Penangkapan tersebut telah dikonfirmasi oleh Kadiv Humas Polri Irjen Argo Yuwono, dengan mengatakan, “Ya, betul (ditangkap). Tadi sore sekitar jam 17.00 WIB di rumahnya.”
Yahya Waloni ditangkap karena diduga terlibat dalam kasus penistaan agama, dia dilaporkan ke Bareskrim Polri oleh komunitas Masyarakat Cinta Pluralisme karena ceramah yang mengatakan bahwa Bible itu palsu.
Sebelum terlibat dalam kasus ini, Yahya Waloni memang sudah dikenal sebagai ustaz yang frontal dan blak-blakan. Topik ceramah kerap kali kontroversial dan membahas misionaris serta kristenisasi.
Hal itu tentu tidak lepas dari latar belakangnya yang merupakan seorang mantan pendeta. Yahya Waloni sempat terdaftar sebagai pendeta pada Badan Pengelola Am Sinode GKI di Tanah Papua, Wilayah VI Sorong-Kaimana.
Ustaz berusia 50 tahun itu lahir di Kota Manado pada 30 November 1970. Yahya lahir di tengah-tengah keluarga Minahasa yang taat pada agama Kristen.

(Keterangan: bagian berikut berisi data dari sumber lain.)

Context: an optimization exercise on an open-source flow, tuned for small area. The choices shown serve that exercise and are no tape-out recipe. Function was checked by simulation only, so behaviour that the tests miss may differ from the original. Power and IR drop assume default switching activity.

`design/flow/design.v`:
```
`timescale 1ns/1ps
package yRowPkg;
   typedef logic [256-1:0] rowData;        
   typedef logic [48-1:0] yEntry;       
   typedef logic [11-1:0] rowAddr;
   typedef logic [4-1:0] slotOneHot;        
   typedef logic [$clog2(4)-1:0] slotIndex;
endpackage
`timescale 1ns/1ps
package yCtrlPkg;
   typedef enum logic [2:0]
   {
      IDLE,
      WAIT1,    
      WAIT2,    
      WRITE_D,  
      WRITE_N,  
      GAP       
   } seqState;
endpackage
`timescale 1ns/1ps
module updateDecode
(
   input logic clock,
   input logic dpDone,
   input logic idle,
   input logic advance,
   input yRowPkg::rowAddr diagAddr,
   input yRowPkg::rowAddr nonDiagAddr,
   input yRowPkg::slotOneHot diagSlot,
   input yRowPkg::slotOneHot nonDiagSlot,
   input yRowPkg::yEntry computedDiag,
   input yRowPkg::yEntry changeData,
   output yRowPkg::rowAddr updDiagRow,
   output yRowPkg::rowAddr updNonDiagRow,
   output yRowPkg::slotIndex updDiagIdx,
   output yRowPkg::slotIndex updNonDiagIdx,
   output logic updSlotsLegal,
   output logic updSameRow,
   output yRowPkg::yEntry updDiagValue,
   output yRowPkg::yEntry updChangeValue
);
   yRowPkg::rowAddr diagRowQ;
   yRowPkg::rowAddr nonDiagRowQ;
   yRowPkg::slotIndex diagIdxQ;
   yRowPkg::slotIndex nonDiagIdxQ;
   logic codesQ;
   logic codesOk;
   yRowPkg::yEntry diagValueQ;
   yRowPkg::yEntry changeValueQ;
   function automatic yRowPkg::slotIndex encodeSlot(input yRowPkg::slotOneHot code);
      yRowPkg::slotIndex idx;
      idx = '0;
      for (int k = 0; k < 4; k++)
         if (code[k])
            idx = k[$clog2(4)-1:0];
      encodeSlot = idx;
   endfunction
   function automatic logic isOneHot(input yRowPkg::slotOneHot code);
      isOneHot = (code[0] || code[1] || code[2] || code[3])
         && !(code[0] && code[1]) && !(code[2] && code[3])
         && !((code[0] || code[1]) && (code[2] || code[3]));
   endfunction
   always_ff @(posedge clock)
   begin
      if (idle && dpDone)
      begin
         diagRowQ <= diagAddr;
         nonDiagRowQ <= nonDiagAddr;
         diagIdxQ <= encodeSlot(diagSlot);
         nonDiagIdxQ <= encodeSlot(nonDiagSlot);
         codesQ <= isOneHot(diagSlot) && isOneHot(nonDiagSlot);
         diagValueQ <= computedDiag;
         changeValueQ <= changeData;
      end
   end
   assign updSameRow = (updDiagRow == updNonDiagRow);
   assign updSlotsLegal = codesOk && !(updSameRow && (updDiagIdx == updNonDiagIdx));
   always_ff @(posedge clock)
   begin
      if (advance)
      begin
         updDiagRow <= diagRowQ;
         updNonDiagRow <= nonDiagRowQ;
         updDiagIdx <= diagIdxQ;
         updNonDiagIdx <= nonDiagIdxQ;
         codesOk <= codesQ;
         updDiagValue <= diagValueQ;
         updChangeValue <= changeValueQ;
      end
   end
endmodule
`timescale 1ns/1ps
module writeBackSequencer
(
   input logic clock,
   input logic reset,
   input logic dpDone,
   input logic cpDone,
   input yRowPkg::rowAddr updDiagRow,
   input yRowPkg::rowAddr updNonDiagRow,
   input logic updSameRow,
   output logic idle,
   output logic advance,
   output logic nonDiagPhase,
   output yRowPkg::rowAddr readAddr1,
   output yRowPkg::rowAddr readAddr2,
   output yRowPkg::rowAddr writeAddr,
   output logic writeEnable,
   output logic writeDone
);
   yCtrlPkg::seqState state;
   yCtrlPkg::seqState nextState;
   logic secondSet;
   logic accept;
   logic setEnd;    
   assign nonDiagPhase = (state == yCtrlPkg::WRITE_N);
   assign writeEnable = (state == yCtrlPkg::WRITE_D) || nonDiagPhase;
   assign setEnd = nonDiagPhase || (state == yCtrlPkg::WRITE_D && updSameRow);
   assign writeDone = setEnd && secondSet;
   assign idle = (state == yCtrlPkg::IDLE) || writeDone;    
   assign accept = idle && dpDone && cpDone;
   assign advance = accept || (setEnd && !secondSet);
   always_comb
   begin
      case (state)
         yCtrlPkg::IDLE:
            nextState = accept ? yCtrlPkg::WAIT1 : yCtrlPkg::IDLE;
         yCtrlPkg::WAIT1:
            nextState = yCtrlPkg::WAIT2;
         yCtrlPkg::WAIT2:
            nextState = yCtrlPkg::WRITE_D;
         yCtrlPkg::WRITE_D:
            if (!updSameRow)
               nextState = yCtrlPkg::WRITE_N;
            else
               nextState = !secondSet ? yCtrlPkg::GAP
                  : accept ? yCtrlPkg::WAIT1 : yCtrlPkg::IDLE;
         yCtrlPkg::WRITE_N:
            nextState = !secondSet ? yCtrlPkg::GAP
               : accept ? yCtrlPkg::WAIT1 : yCtrlPkg::IDLE;
         default:
            nextState = yCtrlPkg::WRITE_D;
      endcase
   end
   always_ff @(posedge clock)
   begin
      if (!reset)
      begin
         state <= yCtrlPkg::IDLE;
         secondSet <= 1'b0;
      end
      else
      begin
         state <= nextState;
         if (setEnd)
            secondSet <= !secondSet;
      end
   end
   assign readAddr1 = (state == yCtrlPkg::WRITE_D && !updSameRow) ? updNonDiagRow : updDiagRow;
   assign readAddr2 = readAddr1;
   assign writeAddr = nonDiagPhase ? updNonDiagRow : updDiagRow;
endmodule
`timescale 1ns/1ps
module rowMerge
(
   input logic [4-1:0] takeDiag,
   input logic [4-1:0] takeChange,
   input logic [4-1:0] keepOld,
   input logic updSlotsLegal,
   input yRowPkg::yEntry updDiagValue,
   input yRowPkg::yEntry updChangeValue,
   input yRowPkg::rowData readData1,
   output yRowPkg::rowData writeData
);
   always_comb
   begin
      for (int s = 0; s < 4; s++)
      begin
         for (int b = 0; b < 48; b++)
            writeData[s * 64 + b] = (readData1[s * 64 + b] && keepOld[s])
               || (updDiagValue[b] && takeDiag[s]) || (updChangeValue[b] && takeChange[s]);
         for (int b = 48; b < 64; b++)
            writeData[s * 64 + b] = readData1[s * 64 + b] && updSlotsLegal;
      end
   end
endmodule
`timescale 1ns/1ps
module yWriteBack
(
   input logic clock,
   input logic reset,
   input logic dpDone,
   input logic cpDone,
   input yRowPkg::rowAddr diagAddr,
   input yRowPkg::rowAddr nonDiagAddr,
   input yRowPkg::slotOneHot diagSlot,
   input yRowPkg::slotOneHot nonDiagSlot,
   input yRowPkg::yEntry computedDiag,
   input yRowPkg::yEntry changeData,
   input yRowPkg::rowData readData1,
   input yRowPkg::rowData readData2,
   output yRowPkg::rowAddr readAddr1,
   output yRowPkg::rowAddr readAddr2,
   output yRowPkg::rowAddr writeAddr,
   output yRowPkg::rowData writeData,
   output logic writeEnable,
   output logic writeDone
);
   logic idle;
   logic advance;
   logic nonDiagPhase;
   yRowPkg::rowAddr updDiagRow;
   yRowPkg::rowAddr updNonDiagRow;
   yRowPkg::slotIndex updDiagIdx;
   yRowPkg::slotIndex updNonDiagIdx;
   logic updSlotsLegal;
   logic updSameRow;
   yRowPkg::yEntry updDiagValue;
   yRowPkg::yEntry updChangeValue;
   updateDecode decode0
   (
      .clock(clock),
      .dpDone(dpDone),
      .idle(idle),
      .advance(advance),
      .diagAddr(diagAddr),
      .nonDiagAddr(nonDiagAddr),
      .diagSlot(diagSlot),
      .nonDiagSlot(nonDiagSlot),
      .computedDiag(computedDiag),
      .changeData(changeData),
      .updDiagRow(updDiagRow),
      .updNonDiagRow(updNonDiagRow),
      .updDiagIdx(updDiagIdx),
      .updNonDiagIdx(updNonDiagIdx),
      .updSlotsLegal(updSlotsLegal),
      .updSameRow(updSameRow),
      .updDiagValue(updDiagValue),
      .updChangeValue(updChangeValue)
   );
   writeBackSequencer sequencer0
   (
      .clock(clock),
      .reset(reset),
      .dpDone(dpDone),
      .cpDone(cpDone),
      .updDiagRow(updDiagRow),
      .updNonDiagRow(updNonDiagRow),
      .updSameRow(updSameRow),
      .idle(idle),
      .advance(advance),
      .nonDiagPhase(nonDiagPhase),
      .readAddr1(readAddr1),
      .readAddr2(readAddr2),
      .writeAddr(writeAddr),
      .writeEnable(writeEnable),
      .writeDone(writeDone)
   );
   logic [4-1:0] takeDiag;
   logic [4-1:0] takeChange;
   logic [4-1:0] keepOld;
   always_comb
   begin
      for (int s = 0; s < 4; s++)
      begin
         takeDiag[s] = updSlotsLegal && !nonDiagPhase && (updDiagIdx == s);
         takeChange[s] = updSlotsLegal && (nonDiagPhase || updSameRow)
            && (updNonDiagIdx == s);
         keepOld[s] = updSlotsLegal && !takeDiag[s] && !takeChange[s];
      end
   end
   rowMerge merge0
   (
      .takeDiag(takeDiag),
      .takeChange(takeChange),
      .keepOld(keepOld),
      .updSlotsLegal(updSlotsLegal),
      .updDiagValue(updDiagValue),
      .updChangeValue(updChangeValue),
      .readData1(readData1),
      .writeData(writeData)
   );
endmodule
```
`design/flow/flow/run.sh`:
```
#!/bin/bash
# Standard ORFS layout, with the port buffers made of the smallest buffer cell
# and a clock tree of small buffers without dummy loads.
set -euo pipefail
export BUFFER_PORTS_ARGS="-buffer_cell sky130_fd_sc_hd__buf_1"
export CTS_ARGS="-sink_clustering_enable -repair_clock_nets -buf_list sky130_fd_sc_hd__clkbuf_8 -sink_clustering_size 20 -sink_clustering_max_diameter 60 -dont_use_dummy_load"
export PLACE_PINS_ARGS="-min_distance 1 -min_distance_in_tracks"
bash standard.sh "PLACE_PINS_ARGS=$PLACE_PINS_ARGS" "BUFFER_PORTS_ARGS=$BUFFER_PORTS_ARGS" "CTS_ARGS=$CTS_ARGS" finish > flow_make.log 2>&1
```
`design/flow/standard.sh`:
```
#!/bin/bash
# synth_recipe.tcl (not shown) runs the flow's synth.tcl, then flattens the netlist and writes it again
# the make line also repeats each setting of config.mk as NAME=value (left out here)
make -C /OpenROAD-flow-scripts/flow DESIGN_CONFIG=/design/flow/config.mk WORK_HOME=/design/flow/orfs CLKGATE_MAP_FILE= SYNTH_SCRIPT=/design/flow/synth_recipe.tcl "${@:-finish}"
```
`design/flow/config.mk`:
```
export PLATFORM = sky130hd
export DESIGN_NAME = yWriteBack
export DESIGN_NICKNAME = yWriteBack
export VERILOG_FILES = /design/flow/design.v
export SDC_FILE = /design/flow/constraint.sdc
export NUM_CORES = 4
export LEC_CHECK = 0
export CAP_MARGIN = 10
export CELL_PAD_IN_SITES_DETAIL_PLACEMENT = 1
export CELL_PAD_IN_SITES_GLOBAL_PLACEMENT = 1
export CORE_AREA = 5 5 225 225
export DIE_AREA = 0 0 230 230
export SLEW_MARGIN = 10
export SYNTH_HIERARCHICAL = 1
export SYNTH_MINIMUM_KEEP_SIZE = 0
```
`design/flow/constraint.sdc`:
```
create_clock -name core_clock -period 5.0 [get_ports {clock}]
set_input_delay 1.0000 -clock core_clock [delete_from_list [all_inputs] [get_ports {clock}]]
set_output_delay 1.0000 -clock core_clock [all_outputs]
set_load 0.01 [all_outputs]
```
==> results of run 1 <==
[worst paths after layout]
check,from,endpoint
setup / recovery,decode0.updDiagRow[10],writeData[173]
hold / removal,decode0.diagRowQ[5],decode0.updDiagRow[5]
setup reg to reg,decode0.updNonDiagRow[4],decode0.changeValueQ[10]
hold reg to reg,decode0.diagRowQ[5],decode0.updDiagRow[5]
[cells in the final DEF, fill, tap and decap left out, types with 2 or more instances in the layout]
cell and instances:
xnor2_1 13, or2_1 2, buf_1 676, buf_4 26, a21oi_1 2, buf_12 3, xor2_1 2, o21ai_1 2
nand2_1 35, a222oi_1 192, inv_1 198, o22ai_1 2, nand3b_1 2, dfxtp_1 4, and4bb_2 2, mux2_2 12
and2_1 65, nand4_1 2, nor3_2 6, diode_2 13, clkbuf_8 28, o21ai_0 4, a311oi_4 4, o21a_1 2
nand2b_1 2, edfxtp_1 246, a21o_1 2
[cell type report]
type / instances / area (µm²) / share of cell area (%)
flip-flops and latches: 250 / 7470 / 48.4
multi-input cells: 369 / 3220 / 20.9
repair buffers: 705 / 2790 / 18.1
well taps: 615 / 769 / 4.99
inverters: 199 / 752 / 4.88
clock buffers: 28 / 385 / 2.50
diodes: 13 / 32.5 / 0.211
[through the flow]
step	area (µm²)	util, %	setup slack, ns	total power, mW	hold WS [ns]
2_1_floorplan	11800	-	0.157	3.34	0.400
3_3_place_gp	15000	31.4	1.01	3.86	0.400
3_5_place_dp	15000	31.4	0.976	3.89	0.406
4_1_cts	15400	32.2	0.265	5.08	0.382
5_1_grt	15400	32.2	0.0574	5.26	0.377
6_report	15400	32.2	0.348	5.00	0.371
[state kept, by name, indices dropped and copies added, names as in the netlist]
name and cells:
decode0.updDiagValue 48, sequencer0.state 3, decode0.codesOk 1, decode0.updChangeValue 48, decode0.changeValueQ 48, decode0.codesQ 1, decode0.updNonDiagIdx 2, decode0.diagIdxQ 2
decode0.nonDiagIdxQ 2, decode0.diagValueQ 48, decode0.updDiagRow 11, decode0.diagRowQ 11, decode0.updNonDiagRow 11, decode0.updDiagIdx 2, sequencer0.secondSet 1, decode0.nonDiagRowQ 11
[per-module statistics from Yosys (local to each module, per instance)]
| module | area, µm² | copies in the design |
|---|---|---|
| yWriteBack | 123 | 1 |
| updateDecode | 7650 | 1 |
| writeBackSequencer | 626 | 1 |
| rowMerge | 3420 | 1 |
[cell families after synthesis]
family,after synthesis
buffers and inverters,280
DFF,250
AOI/OAI and AO/OA,215
and+or+nand+nor,127
xor gates and xnor gates,15
muxes,12
[worst max-delay path: stages (launching register included)]
cell and delay [ns]:
edfxtp_1 0.44, xnor2_1 0.16, nand4_1 0.15, nor3_2 0.06, buf_4 0.16, a31oi_4 0.22, and4bb_2 0.67, buf_4 0.52
a222oi_1 0.26, inv_1 0.09, buf_1 0.28
[power by group]
group,leakage (nW),internal [mW],switching (mW)
registers,2.35,2.59,0.135
logic,3.43,0.378,0.741
clock network,0.201,0.493,0.659
[per-layer routing]
layer / track usage [%] / wire (µm)
met4: 7.88 / 2550
met1: 25.4 / 22700
met5: 0 / 67
met3: 6.39 / 6260
met2: 32.2 / 25500
==> results by group, run 1 <==
Status
  – Status: no timing/DRC/antenna violations

Logic synthesis
  – Asr flop ratio synth: 0%
  – Simple-gate share of the synthesized area: 6.27%
  – Syn Nets: 1541
  – Synth Cell Area: 11800 µm²
  – Synth Area in XOR/XNOR: 1.11%
  – Synth warn: 10
  – Post-synthesis compound-gate area fraction: 17.6%
  – Largest family of logic cells by synthesized area: compound AO/OA/AOI/OAI gates
  – Largest cells by area after synthesis: edfxtp_1 63%, a222oi_1 16%, inv_1 6.3%
  – Cells after Synth: 899
  – Area share of fa/ha/maj cells after synthesis: 0%
  – Post-synth EDFFs: 246
  – Register area share after synthesis: 63.2%
  – Synth top area share: 62.5%
  – Post-synth cell types: 42
  – Post-synth top area cell: edfxtp_1
  – Synth top cells by count: 246 x edfxtp_1, 198 x inv_1, 192 x a222oi_1, 66 x and2_1, 35 x nand2_1
  – Avg Synthesized Cell Area: 13.1 µm²
  – Flops & latches, synth: 250
  – Most frequent cell after synthesis: edfxtp_1
  – Synth Flop Type: edfxtp_1
  – Post-synthesis mux area share: 1.14%

STA
  – Fin Setup TNS: 0 ns
  – Worst-Margin Slew: 0.880 ns
  – RSZ-0062 raised after global routing: no
  – Fin. max-slew vios: 0
  – Clock Skew: 0.0762 ns
  – # setup viols final: 0
  – Post-layout minimum cycle time: 4.65 ns
  – Worst slew margin: 41.4%
  – Tcrit/Tclk final: 93.0%
  – Hold Vio Cnt, Final: 0
  – Fmax: 215 MHz

Global routing
  – Antenna violations before repair: 15
  – Tot GR Track Use: 20.1%
  – Largest net degree at the start of global routing: 66
  – First-pass GRT wire length: 80800 µm
  – GRT Residual Overflow: 0
  – Vias in the first global route: 11600

Critical path
  – Crit Path Max Fanout: 32
  – CP Class: reg2out
  – Reg2reg path depth: 9
  – Critical Path Start Type: flop
  – Required @ worst endpoint: 4.00 ns
  – CP Data Arrival Time: 3.65 ns
  – Worst reg-to-reg setup slack: 1.72 ns
  – Crit end category: primary output

Clock tree
  – Cts bufs inserted: 28
  – Root buf cell: clkbuf_8
  – Clock transition at path regs: 0.10 ns
  – Post-cts hold buffer count: 0
  – CTS tree: done
  – CTS Sinks: 250
  – Post-CTS setup buffer count: 0
  – Htree depth: 1
  – Worst-Skew Late Latency: 0.61 ns
  – CTS resizes: 0
  – Clk buf depth: 3

Floorplan
  – I/O pins: 933
  – Die Span Y: 230 µm
  – Die area: 52900 µm²
  – Rows: 80
  – Die width: 230 µm
  – Initial Utilization: 24.7%
  – Core Region: 47800 µm²

Placement
  – HPWL after DPL: 43500 µm
  – Port Buf Inserts: 676
  – Placed Instances: 2138
  – Gpl congestion: 0.985

Layout
  – Fill cells: 5513
  – Syn-to-layout area delta: 30.5%
  – Fin nets: 2195
  – Share of cells above drive strength 1: 5.80%
  – Finished Layout Cells: 2179

Route
  – WL final: 57000 µm
  – Antenna-violating nets left: 0
  – Vias: 11400
  – Via density: 5.21
  – Routed wire per std cell: 26.2 µm
  – Drt pass-1 iters: 12
  – Drt initial violations: 1640
  – Drt drc: 0

Power
  – PwrDens: 324 nW/µm²
  – Peak VDD IR: 186 µV
  – Static leakage: 5.98 nW

Min path
  – Hold WC Path Type: reg2reg
  – Hold Path Cell Cnt: 0

Flow run
  – Max-Cap Viols: 0
==> run 2, diff against run 1 <==
--- a/design/flow/config.mk
+++ b/design/flow/config.mk
@@ -8,8 +8,9 @@
 export CAP_MARGIN = 10
 export CELL_PAD_IN_SITES_DETAIL_PLACEMENT = 1
 export CELL_PAD_IN_SITES_GLOBAL_PLACEMENT = 1
-export CORE_AREA = 5 5 225 225
-export DIE_AREA = 0 0 230 230
+export CORE_AREA = 12 12 228 228
+export DIE_AREA = 0 0 240 240
+export GPL_TIMING_DRIVEN = 0
 export SLEW_MARGIN = 10
 export SYNTH_HIERARCHICAL = 1
 export SYNTH_MINIMUM_KEEP_SIZE = 0
==> run 2 against run 1 <==
Still clean. Cell count increased by 2.2%. Clock skew decreased by 0.018 ns. Hold slack improved by 0.0082 ns. Core utilization increased by 2.3 points.
==> results by group, run 2 <==
Status
  – Status: no timing/DRC/antenna violations (unchanged)

Logic synthesis
  – Synth top area share: 62.5% (unchanged)
  – Synth top cells by count: 246 x edfxtp_1, 198 x inv_1, 192 x a222oi_1, 66 x and2_1, 35 x nand2_1 (unchanged)
  – Largest cells by area after synthesis: edfxtp_1 63%, a222oi_1 16%, inv_1 6.3% (unchanged)
  – Asr flop ratio synth: 0% (unchanged)
  – Post-synth top area cell: edfxtp_1 (unchanged)
  – Synth warn: 10 (unchanged)
  – Avg Synthesized Cell Area: 13.1 µm² (unchanged)
  – Most frequent cell after synthesis: edfxtp_1 (unchanged)
  – Synth Flop Type: edfxtp_1 (unchanged)
  – Synth Cell Area: 11800 µm² (unchanged)
  – Register area share after synthesis: 63.2% (unchanged)
  – Syn Nets: 1541 (unchanged)
  – Cells after Synth: 899 (unchanged)
  – Flops & latches, synth: 250 (unchanged)
  – Post-synth EDFFs: 246 (unchanged)
  – Post-synth cell types: 42 (unchanged)

Clock tree
  – Cts bufs inserted: 25 (was 28)
  – Htree depth: 1 (unchanged)
  – CTS tree: done (unchanged)
  – Worst-Skew Late Latency: 0.59 ns (was 0.61 ns)
  – CTS Sinks: 250 (unchanged)
  – Clock transition at path regs: 0.09 ns (was 0.10 ns)
  – Root buf cell: clkbuf_8 (unchanged)
  – Clk buf depth: 3 (unchanged)

Critical path
  – CP Launch Point: decode0.updDiagRow[0] (was decode0.updDiagRow[10])
  – Crit path to: writeData[209] (was writeData[173])
  – Crit end category: primary output (unchanged)
  – Crit Path Max Fanout: 10 (was 32)
  – Reg2reg path depth: 10 (was 9)
  – CP cell instances: xnor2_1 -> nand4_1 -> nor3_4 -> a31oi_2 -> and4b_1 -> a311oi_2 -> buf_4 -> buf_2 -> a222oi_1 -> inv_1 -> buf_1 (was xnor2_1 -> nand4_1 -> nor3_2 -> buf_4 -> a31oi_4 -> and4bb_2 -> buf_4 -> a222oi_1 -> inv_1 -> buf_1)
  – Required @ worst endpoint: 4.00 ns (about the same)
  – CP Class: reg2out (unchanged)
  – CP Data Arrival Time: 3.80 ns (was 3.65 ns)
  – Buffer and inverter count on the worst path: 4 (unchanged)
  – Slowest-stage cell, CP: a311oi_2 (was and4bb_2)
  – Critical Path Start Type: flop (unchanged)
  – Worst reg-to-reg setup slack: 1.60 ns (was 1.72 ns)
  – Reg2reg end: decode0.diagValueQ[35] (was decode0.changeValueQ[10])
  – Reg2reg start: decode0.updDiagRow[0] (was decode0.updNonDiagRow[4])
  – Levels on crit path: 11 (was 10)
  – Slowest stage delay, CP: 0.44 ns (was 0.67 ns)
  – CP top delay family: buffers and inverters (unchanged)

STA
  – Post-layout minimum cycle time: 4.80 ns (was 4.65 ns)
  – Clock Skew: 0.0584 ns (was 0.0762 ns)
  – Worst slew margin: 51.8% (was 41.4%)
  – Worst-Margin Slew: 0.722 ns (was 0.880 ns)
  – # setup viols final: 0 (unchanged)
  – Fmax: 208 MHz (was 215 MHz)
  – Fin. max-slew vios: 0 (unchanged)
  – Hold Vio Cnt, Final: 0 (unchanged)
  – Hold slack: 0.379 ns (was 0.371 ns)
  – Tcrit/Tclk final: 96.1% (was 93.0%)
  – RSZ-0062 raised after global routing: yes (was no)

Placement
  – HPWL after DPL: 49800 µm (was 43500 µm)
  – Placed Instances: 2184 (was 2138)
  – Port Buf Inserts: 676 (unchanged)
  – Gpl congestion: 0.964 (was 0.985)

Route
  – Vias: 11600 (was 11400)
  – Drt pass-1 iters: 13 (was 12)
  – Via density: 5.20 (was 5.21)
  – Drt initial violations: 1753 (was 1640)
  – WL final: 62400 µm (was 57000 µm)
  – Antenna-violating nets left: 0 (unchanged)
  – Drt drc: 0 (unchanged)
  – Routed wire per std cell: 28.0 µm (was 26.2 µm)

Floorplan
  – Rows: 78 (was 80)
  – Core Region: 45700 µm² (was 47800 µm²)
  – Initial Utilization: 25.9% (was 24.7%)
  – Die area: 57600 µm² (was 52900 µm²)
  – I/O pins: 933 (unchanged)
  – Die Span Y: 240 µm (was 230 µm)
  – Die width: 240 µm (was 230 µm)

Layout
  – Fin nets: 2254 (was 2195)
  – Multi-input gate area: 3150 µm² (was 3220 µm²)
  – Syn-to-layout area delta: 33.7% (was 30.5%)
  – Finished Layout Cells: 2226 (was 2179)
  – Register area: 7470 µm² (unchanged)
  – Fill cells: 5311 (was 5513)
  – Share of cells above drive strength 1: 7.20% (was 5.80%)
  – End-of-flow core utilization: 34.6% (was 32.2%)
  – Most frequent cells in the layout: 676 x buf_1, 246 x edfxtp_1, 198 x inv_1, 192 x a222oi_1, 65 x and2_1 (unchanged)
  – Commonest non-fill, non-tap cell in the layout: buf_1 (unchanged)

Global routing
  – Antenna violations before repair: 22 (was 15)
  – Vias in the first global route: 12100 (was 11600)
  – GRT Residual Overflow: 0 (unchanged)
  – Largest net degree at the start of global routing: 59 (was 66)
  – First-pass GRT wire length: 86700 µm (was 80800 µm)
  – Tot GR Track Use: 20.0% (was 20.1%)

Power
  – Peak VDD IR: 148 µV (was 186 µV)
  – Static leakage: 6.23 nW (was 5.98 nW)
  – PwrDens: 320 nW/µm² (was 324 nW/µm²)
  – Power, Total: 5.05 mW (was 5.00 mW)

Flow run
  – Max-Cap Viols: 0 (unchanged)

Min path
  – Hold Path Cell Cnt: 0 (unchanged)
  – Hold WC Path Type: reg2reg (unchanged)
==> run 2: cell counts after synthesis <==
No cell type changed its count.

Selain dikenal sebagai ustaz yang blak-blakan dan frontal, Yahya Waloni juga mendapat julukan sebagai “Ustad Pansos” (Panjat Sosial) dari Denny Siregar karena gemar mengangkat teori tentang agamanya dulu sebagai bahan ‘jualan’ untuk meningkatkan pamornya di mata umat Islam.
Yahya Waloni secara sah mulai memeluk Islam pada Rabu, 11 Oktober 2006, melalui tuntutan Sekretaris Pimpinan Cabang Nahdlatul Ulama (NU) Tolitoli, Komarudin Sofa.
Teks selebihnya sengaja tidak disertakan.